2020-07-29 看取り日記
「魂」とか「霊」とか「愛」とかといった抽象的な言葉を、それが何を意味し、何を指すのか、自ら追求したことがないまま口にするのはあまりにお手軽で、それは時に、自他に対する嘘にもなり得る。それが本当に自分の中から出てきた言葉かどうか、そして、それが無自覚な思いこみや機械的な反芻ではないかを自らに問いかけると、安易に用いることはできない言葉/表現だ。
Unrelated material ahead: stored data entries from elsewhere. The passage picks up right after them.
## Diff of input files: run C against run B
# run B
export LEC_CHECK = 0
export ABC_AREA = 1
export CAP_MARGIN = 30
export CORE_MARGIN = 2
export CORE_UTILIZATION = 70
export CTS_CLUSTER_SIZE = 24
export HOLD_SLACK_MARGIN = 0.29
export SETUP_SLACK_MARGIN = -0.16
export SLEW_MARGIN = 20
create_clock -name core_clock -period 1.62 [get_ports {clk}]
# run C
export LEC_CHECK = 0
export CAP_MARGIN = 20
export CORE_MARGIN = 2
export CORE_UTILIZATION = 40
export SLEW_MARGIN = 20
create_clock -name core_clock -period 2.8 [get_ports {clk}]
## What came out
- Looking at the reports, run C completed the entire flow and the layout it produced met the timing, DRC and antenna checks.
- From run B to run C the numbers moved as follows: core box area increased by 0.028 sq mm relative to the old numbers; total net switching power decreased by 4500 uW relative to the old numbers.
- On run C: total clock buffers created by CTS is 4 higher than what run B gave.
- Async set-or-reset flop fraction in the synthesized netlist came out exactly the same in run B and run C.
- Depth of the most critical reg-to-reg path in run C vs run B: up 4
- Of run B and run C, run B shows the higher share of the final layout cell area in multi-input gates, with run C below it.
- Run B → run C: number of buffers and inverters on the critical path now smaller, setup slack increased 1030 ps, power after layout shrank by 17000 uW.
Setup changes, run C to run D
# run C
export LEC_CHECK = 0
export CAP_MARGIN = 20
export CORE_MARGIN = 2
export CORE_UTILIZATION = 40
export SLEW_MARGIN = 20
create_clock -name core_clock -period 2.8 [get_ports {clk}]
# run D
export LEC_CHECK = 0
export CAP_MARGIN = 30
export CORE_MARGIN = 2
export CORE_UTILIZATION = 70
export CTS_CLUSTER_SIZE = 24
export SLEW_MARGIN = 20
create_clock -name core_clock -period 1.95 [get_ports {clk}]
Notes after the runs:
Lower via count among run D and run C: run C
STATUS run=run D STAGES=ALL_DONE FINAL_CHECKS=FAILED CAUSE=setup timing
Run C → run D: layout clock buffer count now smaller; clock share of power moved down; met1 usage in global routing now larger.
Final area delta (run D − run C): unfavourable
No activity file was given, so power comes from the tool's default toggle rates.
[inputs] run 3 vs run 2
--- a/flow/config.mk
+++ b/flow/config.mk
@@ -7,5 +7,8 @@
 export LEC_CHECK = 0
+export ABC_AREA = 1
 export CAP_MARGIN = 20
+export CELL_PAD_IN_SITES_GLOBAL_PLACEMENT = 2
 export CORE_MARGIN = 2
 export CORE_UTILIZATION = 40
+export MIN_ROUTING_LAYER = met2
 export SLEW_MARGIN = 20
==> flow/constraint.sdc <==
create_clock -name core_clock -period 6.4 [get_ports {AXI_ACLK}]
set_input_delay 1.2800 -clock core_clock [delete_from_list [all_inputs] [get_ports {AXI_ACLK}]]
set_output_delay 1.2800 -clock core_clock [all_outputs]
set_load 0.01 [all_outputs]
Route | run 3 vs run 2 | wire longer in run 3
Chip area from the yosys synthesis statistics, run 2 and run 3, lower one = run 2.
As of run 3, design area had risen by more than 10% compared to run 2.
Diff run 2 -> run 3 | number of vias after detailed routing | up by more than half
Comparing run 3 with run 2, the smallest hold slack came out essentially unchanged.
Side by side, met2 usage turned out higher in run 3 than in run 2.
build 60:
==> flow/design.v (excerpt) <==
module alu16_top(clk, valA, valB, aluop, sub, lr, cc, result);
For scale: about 850 cells after synthesis, about 59 I/O pins, about 0.0067 sq mm of cells after synthesis.
export LEC_CHECK = 0
export CAP_MARGIN = 40
export CORE_MARGIN = 2
export CORE_UTILIZATION = 70
export CTS_CLUSTER_DIAMETER = 246
export CTS_CLUSTER_SIZE = 17
export HOLD_SLACK_MARGIN = -0.08
export PLACE_DENSITY = 0.69
export SLEW_MARGIN = 20
create_clock -name core_clock -period 2.27 [get_ports {clk}]
run.sh (not shown) runs the stock make flow with config.mk's settings and CLKGATE_MAP_FILE=.
The log for build 60 ends in 3_5_place_dp with error DPL-0038, so the run never completed.
`constraint.sdc`:
```
create_clock -name core_clock -period 19.9 [get_ports {i_clk}]
set_input_delay 3.9800 -clock core_clock [delete_from_list [all_inputs] [get_ports {i_clk}]]
set_output_delay 3.9800 -clock core_clock [all_outputs]
set_load 0.01 [all_outputs]
```
`run.sh`:
```
#!/bin/bash
# the make line also repeats each setting of config.mk as NAME=value (left out here)
make -C /OpenROAD-flow-scripts/flow DESIGN_CONFIG=/design/flow/config.mk WORK_HOME=/design/flow/orfs CLKGATE_MAP_FILE= finish
```
`config.mk`:
```
export PLATFORM = sky130hd
export DESIGN_NAME = LED_flow
export DESIGN_NICKNAME = LED_flow
export VERILOG_FILES = /design/flow/design.v
export SDC_FILE = /design/flow/constraint.sdc
export NUM_CORES = 4
export LEC_CHECK = 0
export ABC_AREA = 1
export CAP_MARGIN = 20
export CORE_MARGIN = 2
export CORE_UTILIZATION = 72
export CTS_CLUSTER_DIAMETER = 359
export PLACE_DENSITY = 0.6
export SLEW_MARGIN = 20
```
`design.v`:
```
`timescale 1ns / 1ps
module LED_flow(
  input      i_clk,                     
  input      i_rst_n,                   
  input      pause,                     
  output reg [6:0] keyboard_val,        
  output reg [7:0] keyboard             
 );
reg [1:0] cnt2;                         
reg [3:0] flag;                         
reg [23:0] flag_time;                   
reg key_clk_sec;                        
reg key_clk_sec_d;
reg [1:0] cnt;                          
reg key_clk_d;
wire key_clk  = cnt[1];                 
wire sec_tick = key_clk_sec & ~key_clk_sec_d;
wire scan_tick = key_clk & ~key_clk_d;
always @ (posedge i_clk)
   begin
     if (i_rst_n) begin
         cnt <= 2'd0;
         cnt2 <= 2'd0;
         key_clk_sec <= 1'b0;
         key_clk_sec_d <= 1'b0;
         key_clk_d <= 1'b0;
     end else begin
         cnt <= cnt + 1'b1;
         cnt2 <= (cnt2 + 1'b1) % 2'd3;
         if(cnt2 < 2'd1)
             key_clk_sec <= 1'b1;
         else
             key_clk_sec <= 1'b0;
         key_clk_sec_d <= key_clk_sec;
         key_clk_d <= key_clk;
     end
   end
always @ (posedge i_clk)
  begin
    if (i_rst_n)
        flag_time <= 24'b0;
    else if(sec_tick && !pause)
        flag_time <= (flag_time + 1'b1) % 24'd8640000;
  end
always @ (posedge i_clk)
  if (i_rst_n) begin
    flag <= 4'd0;
    keyboard <= 8'b1111_1111;
    keyboard_val <= 7'b1111111;
  end else if (scan_tick)
  begin
    flag <= (flag + 1'b1) % 4'd8;
    case(flag)
       4'h0:begin
                keyboard <= 8'b0111_1111;    
                case((flag_time / 19'd360000) / 4'd10)
                4'd0:keyboard_val <= 7'b0000001;
                4'd1:keyboard_val <= 7'b1001111;
                4'd2:keyboard_val <= 7'b0010010;
                4'd3:keyboard_val <= 7'b0000110;
                4'd4:keyboard_val <= 7'b1001100;
                4'd5:keyboard_val <= 7'b0100100;
                4'd6:keyboard_val <= 7'b0100000;
                4'd7:keyboard_val <= 7'b0001111;
                4'd8:keyboard_val <= 7'b0000000;
                4'd9:keyboard_val <= 7'b0001100;
                endcase
            end
       4'h1:begin
                keyboard <= 8'b1011_1111;    
                case((flag_time / 19'd360000) % 4'd10)
                4'd0:keyboard_val <= 7'b0000001;
                4'd1:keyboard_val <= 7'b1001111;
                4'd2:keyboard_val <= 7'b0010010;
                4'd3:keyboard_val <= 7'b0000110;
                4'd4:keyboard_val <= 7'b1001100;
                4'd5:keyboard_val <= 7'b0100100;
                4'd6:keyboard_val <= 7'b0100000;
                4'd7:keyboard_val <= 7'b0001111;
                4'd8:keyboard_val <= 7'b0000000;
                4'd9:keyboard_val <= 7'b0001100;
                endcase
            end
       4'h2:begin
                keyboard <= 8'b1101_1111;    
                case(((flag_time / 13'd6000) % 6'd60) / 4'd10)
                4'd0:keyboard_val <= 7'b0000001;
                4'd1:keyboard_val <= 7'b1001111;
                4'd2:keyboard_val <= 7'b0010010;
                4'd3:keyboard_val <= 7'b0000110;
                4'd4:keyboard_val <= 7'b1001100;
                4'd5:keyboard_val <= 7'b0100100;
                4'd6:keyboard_val <= 7'b0100000;
                4'd7:keyboard_val <= 7'b0001111;
                4'd8:keyboard_val <= 7'b0000000;
                4'd9:keyboard_val <= 7'b0001100;
                endcase
            end
       4'h3:begin
                keyboard <= 8'b1110_1111;    
                case(((flag_time / 13'd6000) % 6'd60) % 4'd10)
                4'd0:keyboard_val <= 7'b0000001;
                4'd1:keyboard_val <= 7'b1001111;
                4'd2:keyboard_val <= 7'b0010010;
                4'd3:keyboard_val <= 7'b0000110;
                4'd4:keyboard_val <= 7'b1001100;
                4'd5:keyboard_val <= 7'b0100100;
                4'd6:keyboard_val <= 7'b0100000;
                4'd7:keyboard_val <= 7'b0001111;
                4'd8:keyboard_val <= 7'b0000000;
                4'd9:keyboard_val <= 7'b0001100;
                endcase
            end
       4'h4:begin
                keyboard <= 8'b1111_0111;    
                case(((flag_time / 7'd100) % 6'd60) / 4'd10)
                4'd0:keyboard_val <= 7'b0000001;
                4'd1:keyboard_val <= 7'b1001111;
                4'd2:keyboard_val <= 7'b0010010;
                4'd3:keyboard_val <= 7'b0000110;
                4'd4:keyboard_val <= 7'b1001100;
                4'd5:keyboard_val <= 7'b0100100;
                4'd6:keyboard_val <= 7'b0100000;
                4'd7:keyboard_val <= 7'b0001111;
                4'd8:keyboard_val <= 7'b0000000;
                4'd9:keyboard_val <= 7'b0001100;
                endcase
            end
       4'h5:begin
                keyboard <= 8'b1111_1011;    
                case(((flag_time / 7'd100) % 6'd60) % 4'd10)
                4'd0:keyboard_val <= 7'b0000001;
                4'd1:keyboard_val <= 7'b1001111;
                4'd2:keyboard_val <= 7'b0010010;
                4'd3:keyboard_val <= 7'b0000110;
                4'd4:keyboard_val <= 7'b1001100;
                4'd5:keyboard_val <= 7'b0100100;
                4'd6:keyboard_val <= 7'b0100000;
                4'd7:keyboard_val <= 7'b0001111;
                4'd8:keyboard_val <= 7'b0000000;
                4'd9:keyboard_val <= 7'b0001100;
                endcase
            end
       4'h6:begin
                keyboard <= 8'b1111_1101;    
                case((flag_time % 7'd100)/4'd10)
                4'd0:keyboard_val <= 7'b0000001;
                4'd1:keyboard_val <= 7'b1001111;
                4'd2:keyboard_val <= 7'b0010010;
                4'd3:keyboard_val <= 7'b0000110;
                4'd4:keyboard_val <= 7'b1001100;
                4'd5:keyboard_val <= 7'b0100100;
                4'd6:keyboard_val <= 7'b0100000;
                4'd7:keyboard_val <= 7'b0001111;
                4'd8:keyboard_val <= 7'b0000000;
                4'd9:keyboard_val <= 7'b0001100;
                endcase
            end
       4'h7:begin
                keyboard <= 8'b1111_1110;    
                case(flag_time % 4'd10)
                4'd0:keyboard_val <= 7'b0000001;
                4'd1:keyboard_val <= 7'b1001111;
                4'd2:keyboard_val <= 7'b0010010;
                4'd3:keyboard_val <= 7'b0000110;
                4'd4:keyboard_val <= 7'b1001100;
                4'd5:keyboard_val <= 7'b0100100;
                4'd6:keyboard_val <= 7'b0100000;
                4'd7:keyboard_val <= 7'b0001111;
                4'd8:keyboard_val <= 7'b0000000;
                4'd9:keyboard_val <= 7'b0001100;
                endcase
            end
    endcase
  end
endmodule
```
==> qor.txt, run 1 <==
Synth async-reset ratio - 0%
Die ar. - 36520 um^2
Area leader share - 17.34%
main flop type - dfxtp_1
Post-Syn Area - 25200 um^2
mux share - 0.07944%
Adder Share, Synth - 1.192%
number of port buffers - 17
Ports - 18
die height - 191.1 um
Synth Seq Share - 3.813%
Mapped Cells - 4516
aoi/oai-family share of the synthesized area - 9.314%
most common library cells after synthesis - 1164 x nand2_1, 623 x inv_1, 424 x nor2_1
Placer Congestion - 1.002
leading area contributor after synthesis - nand2_1
Core ar. - 34540 um^2
synthesis area per yosys - 25200 um^2
syn nets - 4543
tally of yosys warning messages - 1
Halt Stage - detailed placement
status - stopped before the end
Avg Inst Size Synth - 5.581 um^2
Yosys reg bits - 48
Die Width - 191.1 um
Area contributors post-synth - nand2_1 17%, inv_1 9.3%, nand2_2 8.4%, nand3_1 7.5%, nor2_1 6.3%
Unique cell types - 94
XOR-XNOR Cells, Area Fraction - 6.330%
number of enable flip-flop cells - 0
Error Message - [ERROR DPL-0033] detailed placement checks failed during check placement.
Post-Synth Simple-Gate Area - 63.66%
FP Util - 72.96%
most common cell in the netlist - nand2_1
Main logic family - simple AND/OR/NAND/NOR gates
row cnt - 68
yosys cell count - 4516
Setup of the reference run:
Design ALU, start of the top module:
module ALU(
    clk,
    rst_n,
    valid,
    ready,
    mode,
    in_A,
    in_B,
    out
);
For scale: roughly 110 flip-flops, ~15000 um2 of cells after synthesis.
Settings: LEC_CHECK=0, ABC_AREA=1, CAP_MARGIN=20, CELL_PAD_IN_SITES_GLOBAL_PLACEMENT=1, CORE_MARGIN=2, CORE_UTILIZATION=40, CTS_CLUSTER_DIAMETER=275, CTS_CLUSTER_SIZE=90, MAX_ROUTING_LAYER=met4, MIN_ROUTING_LAYER=met1, SLEW_MARGIN=5, TNS_END_PERCENT=90; clock period 10.0 ns.
run.sh (not shown) runs the stock make flow with config.mk's settings and CLKGATE_MAP_FILE=.
Input changes introduced in the trial run (baseline for comparison: the reference run):
Settings: CELL_PAD_IN_SITES_GLOBAL_PLACEMENT no longer set, was 1; ABC_AREA no longer set, was 1; MIN_ROUTING_LAYER no longer set, was met1; SLEW_MARGIN now 20, was 5; TNS_END_PERCENT no longer set, was 90; MAX_ROUTING_LAYER no longer set, was met4; CTS_CLUSTER_SIZE no longer set, was 90; CTS_CLUSTER_DIAMETER no longer set, was 275; the clock period (ns, I/O delays scaled along) now 5.22, was 10.0.
==> comparison <==
- The trial run did not stop at any stage, and its layout met the timing, design-rule and antenna checks.
- The trial run has average detailed-routed wire length per instance above what the reference run had.
- Core footprint, the trial run vs the reference run: down by more than 10%
- In the reports for the reference run and the trial run, the larger layout buffering overhead excluding clock cells belongs to the trial run.
- Diff the reference run -> the trial run: combinational share of cell area +2.6 points, global-route usage -2.6 points, initial core utilization ~0 delta, maximum VDD drop +44%.
- Summary of the trial run over the reference run: wire length after detailed routing went down, power after layout saw an increase.

* * *

Setup of build 50:
ALU again, from the RTL that the note above started with.
// ALU
module ALU(
    clk,
    rst_n,
    valid,
    ready,
    mode,
    in_A,
    in_B,
    out
);
clock: 7.15 ns
lec_check: 0
abc_area: 1
cap_margin: 40
cell_pad_in_sites_detail_placement: 1
cell_pad_in_sites_global_placement: 3
core_aspect_ratio: 0.88
core_margin: 2
core_utilization: 53
cts_cluster_size: 87
gpl_routability_driven: 0
gpl_timing_driven: 1
hold_slack_margin: 0.24
max_routing_layer: met5
min_routing_layer: met1
place_density_lb_addon: 0.27
slew_margin: 0
tns_end_percent: 70
As the logs show, build 50 stopped at global placement without I/O after a tool error, so it never reached the end of the flow.
--- input diff build 50..build 27 ---
- a change of CORE_UTILIZATION from 53 to 70
- a change of CAP_MARGIN from 40 to 20
- a deleted CELL_PAD_IN_SITES_DETAIL_PLACEMENT that had been 1
- a deleted GPL_ROUTABILITY_DRIVEN that had been 0
- a deleted PLACE_DENSITY_LB_ADDON that had been 0.27
- a change of CTS_CLUSTER_SIZE from 87 to 88
- a deleted MIN_ROUTING_LAYER that had been met1
- a deleted TNS_END_PERCENT that had been 70
- a deleted HOLD_SLACK_MARGIN that had been 0.24
- a deleted MAX_ROUTING_LAYER that had been met5
- a deleted ABC_AREA that had been 1
- a deleted CELL_PAD_IN_SITES_GLOBAL_PLACEMENT that had been 3
- a change of SLEW_MARGIN from 0 to 20
- a deleted GPL_TIMING_DRIVEN that had been 1
- a deleted CORE_ASPECT_RATIO that had been 0.88
- a change of the clock period (ns, I/O delays scaled along) from 7.15 to 3.59
--- outcome ---
Build 27 did not finish; the tool stopped in global routing with error GRT-0116.
From build 50 to build 27 the numbers moved as follows: cell total in the yosys stat output went down 994; starting density of the core went up 17 points; compound-cell area share of the yosys netlist went up 16 points; area of the core went down about 36%.
Delta (build 27 minus build 50): post-synth design cell area has decreased, total cell area reported by yosys after synthesis now sits lower.
Setup changes, build 27 to build 5
- PLACE_DENSITY: unset -> 0.78
- CTS_CLUSTER_SIZE: 88 -> 36
- CORE_UTILIZATION: 70 -> 72
- HOLD_SLACK_MARGIN: unset -> -0.1
- the clock period (ns, I/O delays scaled along): 3.59 -> 3.96
- Build 5: all stages done; final checks FAILED (negative setup slack).
- Delta (build 5 minus build 27): half-perimeter wire length of the detailed placement result down 3800 um; area of the mapped netlist has remained practically unchanged; total number of placement rows moved down; number of buffers added for setup after CTS decreased 5.
#### Input delta (build 69 over build 5)
- a deleted CTS_CLUSTER_SIZE that had been 36
- a deleted PLACE_DENSITY that had been 0.78
- a change of CORE_UTILIZATION from 72 to 40
- a deleted HOLD_SLACK_MARGIN that had been -0.1
- a change of the clock period (ns, I/O delays scaled along) from 3.96 to 10.0
[summary]
- Build 69 ended with every stage complete and zero timing, DRC or antenna violations.
- Smallest setup slack after layout (lower): build 5
- ~same wire length in build 69 and build 5
- The global-route wire length before repair number comes out lower for build 69 vs build 5.
- Compared with build 5, build 69 shows a lower actual transition at the worst max-transition pin.
- Build 69 has die size above what build 5 had.
- | total design power | build 69 vs build 5 | better |
- Comparing build 69 and build 5, the higher fraction of power consumed by the clock network is on build 69.
- Build 5 was larger in final cell area than build 69.
For build 29, these inputs were changed with respect to build 69:
- an added GPL_ROUTABILITY_DRIVEN of 0
- a change of CORE_UTILIZATION from 40 to 59
- an added CTS_CLUSTER_SIZE of 98
- an added ABC_AREA of 1
- an added CTS_CLUSTER_DIAMETER of 388
- an added TNS_END_PERCENT of 10
Notes after the runs:
- Combinational power: higher on build 69
- Per the final summary, build 29 finished and its layout is clean on timing, DRC and antenna.
- Build 69 went all the way through the flow, and no timing, DRC or antenna check failed.
- The run showing the smaller non-clock buffer total of the final layout is build 29.
- Comparing the two runs side by side, build 29 comes out ahead of build 69 on setup slack after placement.
- Build 69 -> build 29: buffers plus inverters on the worst setup path delta 0, exact match
- When build 29 is measured against build 69, its share of the final layout cell area in sequential cells turns out 2.4 points lower.
- For the total length of routed met3 wires, build 29 came in about 40% higher than build 69 did.
- Compared with build 69, build 29 shows a lower adder-cell share of the synthesized area.
- Between build 29 and build 69, it is build 29 whose count of clock-buffer cells in the layout is lower, by 1.
- Of build 29 and build 69, build 69 shows the higher number of distinct library cells after synthesis, with build 29 below it.
- Wire: build 29 routes more than build 69
diff inputs: build 29 => build 12
- clearing TNS_END_PERCENT, which used to be 10
- clearing GPL_ROUTABILITY_DRIVEN, which used to be 0
- clearing ABC_AREA, which used to be 1
- clearing CTS_CLUSTER_DIAMETER, which used to be 388
- swapping 59 for 69 in CORE_UTILIZATION
- swapping 98 for 36 in CTS_CLUSTER_SIZE
- swapping 10.0 for 3.96 in the clock period (ns, I/O delays scaled along)
Results
When build 12 is set beside build 29, its yosys stat chip area turns out to be 2300 um^2 smaller.
For the register-to-register slack, build 12 came in 6.28 ns lower than build 29 did.
From the logs: build 12 reached the end of the flow and failed the layout checks with negative setup slack.
When build 12 is measured against build 29, its final cell count without fillers turns out 34% lower.
Run comparison: build 29 largest non-sequential cell family by area simple AND/OR/NAND/NOR gates; build 12 largest non-sequential cell family by area AND-OR/OR-AND gates
Power and IR drop assume default switching activity.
自分自身で考え抜いた言葉ではなく、抽象化された記号としての言葉をただ組み合わせただけの表現は、結局のところ、それを使った本人が「自分がそう口にした /書いた」と満足するためのものでしかない。それは、相手の存在も状態も、自分自身の内的な動きも、真にカウントしてはいないということだ。何でもかんでも即座に言葉=記号にして片付けてしまうのは、本質や実体に向き合わないための欺瞞ではないか。
自分が実は抽象化された記号を組み合わせて「おはなし」を作っているだけだったことに気づくと、安易に言葉にすることがいかに多くのことを隠蔽してしまうかが見えてくる。記号化された言葉は、実体のある存在を記号化してしまう。